AIM OF THE EXERCISE
Go through the entries below and copy each line containing the word "assign".

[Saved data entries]
━━━━━━━━

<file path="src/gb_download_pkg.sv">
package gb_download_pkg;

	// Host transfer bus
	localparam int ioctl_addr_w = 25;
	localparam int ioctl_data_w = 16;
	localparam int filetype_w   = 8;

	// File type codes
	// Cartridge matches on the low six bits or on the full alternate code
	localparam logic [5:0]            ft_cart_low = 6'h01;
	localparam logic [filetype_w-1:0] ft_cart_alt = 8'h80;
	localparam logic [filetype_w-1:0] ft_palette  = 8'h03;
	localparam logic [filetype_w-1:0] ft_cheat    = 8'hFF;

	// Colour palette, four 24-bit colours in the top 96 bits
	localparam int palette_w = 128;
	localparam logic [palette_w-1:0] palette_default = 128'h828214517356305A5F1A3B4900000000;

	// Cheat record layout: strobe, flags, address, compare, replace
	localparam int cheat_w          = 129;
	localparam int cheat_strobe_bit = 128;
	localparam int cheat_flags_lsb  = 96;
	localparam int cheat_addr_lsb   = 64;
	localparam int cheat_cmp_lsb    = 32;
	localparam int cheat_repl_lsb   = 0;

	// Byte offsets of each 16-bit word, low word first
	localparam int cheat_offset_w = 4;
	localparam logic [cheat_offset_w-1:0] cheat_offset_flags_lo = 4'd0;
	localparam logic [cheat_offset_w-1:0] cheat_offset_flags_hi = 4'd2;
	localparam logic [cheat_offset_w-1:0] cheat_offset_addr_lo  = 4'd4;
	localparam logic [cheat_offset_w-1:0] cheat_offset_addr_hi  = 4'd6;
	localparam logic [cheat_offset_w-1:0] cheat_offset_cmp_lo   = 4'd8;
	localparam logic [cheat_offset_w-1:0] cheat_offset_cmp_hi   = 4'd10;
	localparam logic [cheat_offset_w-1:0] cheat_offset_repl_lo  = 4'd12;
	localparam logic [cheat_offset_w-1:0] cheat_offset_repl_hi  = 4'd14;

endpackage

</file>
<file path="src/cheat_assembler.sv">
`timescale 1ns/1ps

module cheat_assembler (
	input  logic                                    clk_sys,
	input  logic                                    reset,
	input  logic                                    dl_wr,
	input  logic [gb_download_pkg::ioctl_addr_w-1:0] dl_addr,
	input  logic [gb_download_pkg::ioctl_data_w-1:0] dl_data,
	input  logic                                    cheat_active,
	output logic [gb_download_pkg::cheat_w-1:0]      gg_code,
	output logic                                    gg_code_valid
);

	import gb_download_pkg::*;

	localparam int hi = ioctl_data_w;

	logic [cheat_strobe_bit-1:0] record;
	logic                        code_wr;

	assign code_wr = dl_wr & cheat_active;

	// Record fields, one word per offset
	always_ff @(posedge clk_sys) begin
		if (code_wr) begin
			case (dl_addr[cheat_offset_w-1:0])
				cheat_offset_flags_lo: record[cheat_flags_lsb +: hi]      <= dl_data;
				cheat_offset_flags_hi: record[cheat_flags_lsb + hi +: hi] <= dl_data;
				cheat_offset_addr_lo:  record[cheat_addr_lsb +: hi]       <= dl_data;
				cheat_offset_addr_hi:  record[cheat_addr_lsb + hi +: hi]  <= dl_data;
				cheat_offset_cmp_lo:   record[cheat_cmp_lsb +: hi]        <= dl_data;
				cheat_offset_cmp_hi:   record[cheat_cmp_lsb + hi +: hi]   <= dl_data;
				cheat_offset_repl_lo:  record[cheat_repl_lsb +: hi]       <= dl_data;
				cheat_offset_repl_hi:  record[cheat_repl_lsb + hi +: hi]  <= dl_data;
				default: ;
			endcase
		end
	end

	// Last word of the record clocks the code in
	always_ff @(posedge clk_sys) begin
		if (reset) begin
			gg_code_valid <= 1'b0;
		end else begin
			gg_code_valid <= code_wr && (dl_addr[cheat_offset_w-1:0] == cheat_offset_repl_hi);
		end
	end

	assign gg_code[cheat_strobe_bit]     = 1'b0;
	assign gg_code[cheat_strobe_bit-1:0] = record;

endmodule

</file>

━━━━━━━━

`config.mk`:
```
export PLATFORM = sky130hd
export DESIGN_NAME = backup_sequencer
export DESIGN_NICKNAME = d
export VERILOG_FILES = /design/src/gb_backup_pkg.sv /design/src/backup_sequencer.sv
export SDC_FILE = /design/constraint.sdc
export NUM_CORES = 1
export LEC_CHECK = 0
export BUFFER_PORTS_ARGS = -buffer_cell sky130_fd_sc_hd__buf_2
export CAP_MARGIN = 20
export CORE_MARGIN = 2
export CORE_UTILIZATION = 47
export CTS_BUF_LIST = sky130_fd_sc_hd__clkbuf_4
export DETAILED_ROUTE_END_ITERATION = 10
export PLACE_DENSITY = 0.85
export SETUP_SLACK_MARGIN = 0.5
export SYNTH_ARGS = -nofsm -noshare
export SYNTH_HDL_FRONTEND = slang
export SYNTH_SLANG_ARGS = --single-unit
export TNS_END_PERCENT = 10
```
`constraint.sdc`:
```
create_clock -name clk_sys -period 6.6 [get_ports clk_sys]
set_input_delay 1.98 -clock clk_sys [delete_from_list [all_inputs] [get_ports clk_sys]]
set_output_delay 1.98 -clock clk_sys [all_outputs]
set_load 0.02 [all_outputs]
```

━━━━━━━━

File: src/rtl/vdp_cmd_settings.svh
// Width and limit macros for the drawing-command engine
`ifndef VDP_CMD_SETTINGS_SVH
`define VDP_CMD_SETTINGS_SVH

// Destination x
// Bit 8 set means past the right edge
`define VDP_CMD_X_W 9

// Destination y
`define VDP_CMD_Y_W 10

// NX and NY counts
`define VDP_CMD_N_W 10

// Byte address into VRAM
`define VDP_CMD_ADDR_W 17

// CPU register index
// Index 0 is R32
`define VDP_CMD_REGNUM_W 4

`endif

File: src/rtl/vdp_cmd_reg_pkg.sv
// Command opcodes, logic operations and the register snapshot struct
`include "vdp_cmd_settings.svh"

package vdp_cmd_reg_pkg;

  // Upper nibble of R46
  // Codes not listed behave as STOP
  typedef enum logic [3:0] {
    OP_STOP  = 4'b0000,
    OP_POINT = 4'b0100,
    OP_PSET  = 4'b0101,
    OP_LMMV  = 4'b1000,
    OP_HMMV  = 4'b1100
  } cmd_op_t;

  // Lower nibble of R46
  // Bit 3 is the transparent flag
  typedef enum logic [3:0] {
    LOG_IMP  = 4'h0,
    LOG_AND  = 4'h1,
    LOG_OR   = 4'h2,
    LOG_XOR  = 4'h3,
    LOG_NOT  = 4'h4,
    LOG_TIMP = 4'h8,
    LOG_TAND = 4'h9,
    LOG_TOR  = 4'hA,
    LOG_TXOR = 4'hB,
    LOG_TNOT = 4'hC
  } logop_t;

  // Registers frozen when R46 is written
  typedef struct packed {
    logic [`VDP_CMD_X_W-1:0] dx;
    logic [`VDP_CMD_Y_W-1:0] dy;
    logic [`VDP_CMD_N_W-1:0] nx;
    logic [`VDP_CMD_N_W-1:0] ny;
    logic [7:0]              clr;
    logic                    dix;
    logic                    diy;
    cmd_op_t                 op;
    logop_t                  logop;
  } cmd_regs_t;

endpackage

━━━━━━━━

THE ANSWER
	assign code_wr = dl_wr & cheat_active;
	assign gg_code[cheat_strobe_bit]     = 1'b0;
	assign gg_code[cheat_strobe_bit-1:0] = record;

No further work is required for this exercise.